--- Given information Enclosed Below ---

===== config.mk =====
export PLATFORM = sky130hd
export DESIGN_NAME = led_bar_meter
export DESIGN_NICKNAME = d
export VERILOG_FILES = /design/src/rtl/led_bar_meter.sv
export SDC_FILE = /design/constraint.sdc
export NUM_CORES = 1
export LEC_CHECK = 0
export CAP_MARGIN = 20
export CORE_MARGIN = 2
export CORE_UTILIZATION = 38
export CTS_CLUSTER_DIAMETER = 200
export CTS_CLUSTER_SIZE = 25
export DETAILED_ROUTE_END_ITERATION = 16
export PLACE_DENSITY_LB_ADDON = 0.3
export SKIP_LAST_GASP = 1
export SYNTH_ARGS = -nofsm -noshare
export SYNTH_HDL_FRONTEND = slang
export SYNTH_SLANG_ARGS = --single-unit

===== constraint.sdc =====
create_clock -name clk_27 -period 3.4 [get_ports clk_27]
set_input_delay 0.68 -clock clk_27 [delete_from_list [all_inputs] [get_ports clk_27]]
set_output_delay 0.68 -clock clk_27 [all_outputs]
set_load 0.01 [all_outputs]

--- End of Enclosed Given information ---

Each of the entries above needs to be given again exactly.

===== config.mk =====
export PLATFORM = sky130hd
export DESIGN_NAME = led_bar_meter
export DESIGN_NICKNAME = d
export VERILOG_FILES = /design/src/rtl/led_bar_meter.sv
export SDC_FILE = /design/constraint.sdc
export NUM_CORES = 1
export LEC_CHECK = 0
export CAP_MARGIN = 20
export CORE_MARGIN = 2
export CORE_UTILIZATION = 38
export CTS_CLUSTER_DIAMETER = 200
export CTS_CLUSTER_SIZE = 25
export DETAILED_ROUTE_END_ITERATION = 16
export PLACE_DENSITY_LB_ADDON = 0.3
export SKIP_LAST_GASP = 1
export SYNTH_ARGS = -nofsm -noshare
export SYNTH_HDL_FRONTEND = slang
export SYNTH_SLANG_ARGS = --single-unit

===== constraint.sdc =====
create_clock -name clk_27 -period 3.4 [get_ports clk_27]
set_input_delay 0.68 -clock clk_27 [delete_from_list [all_inputs] [get_ports clk_27]]
set_output_delay 0.68 -clock clk_27 [all_outputs]
set_load 0.01 [all_outputs]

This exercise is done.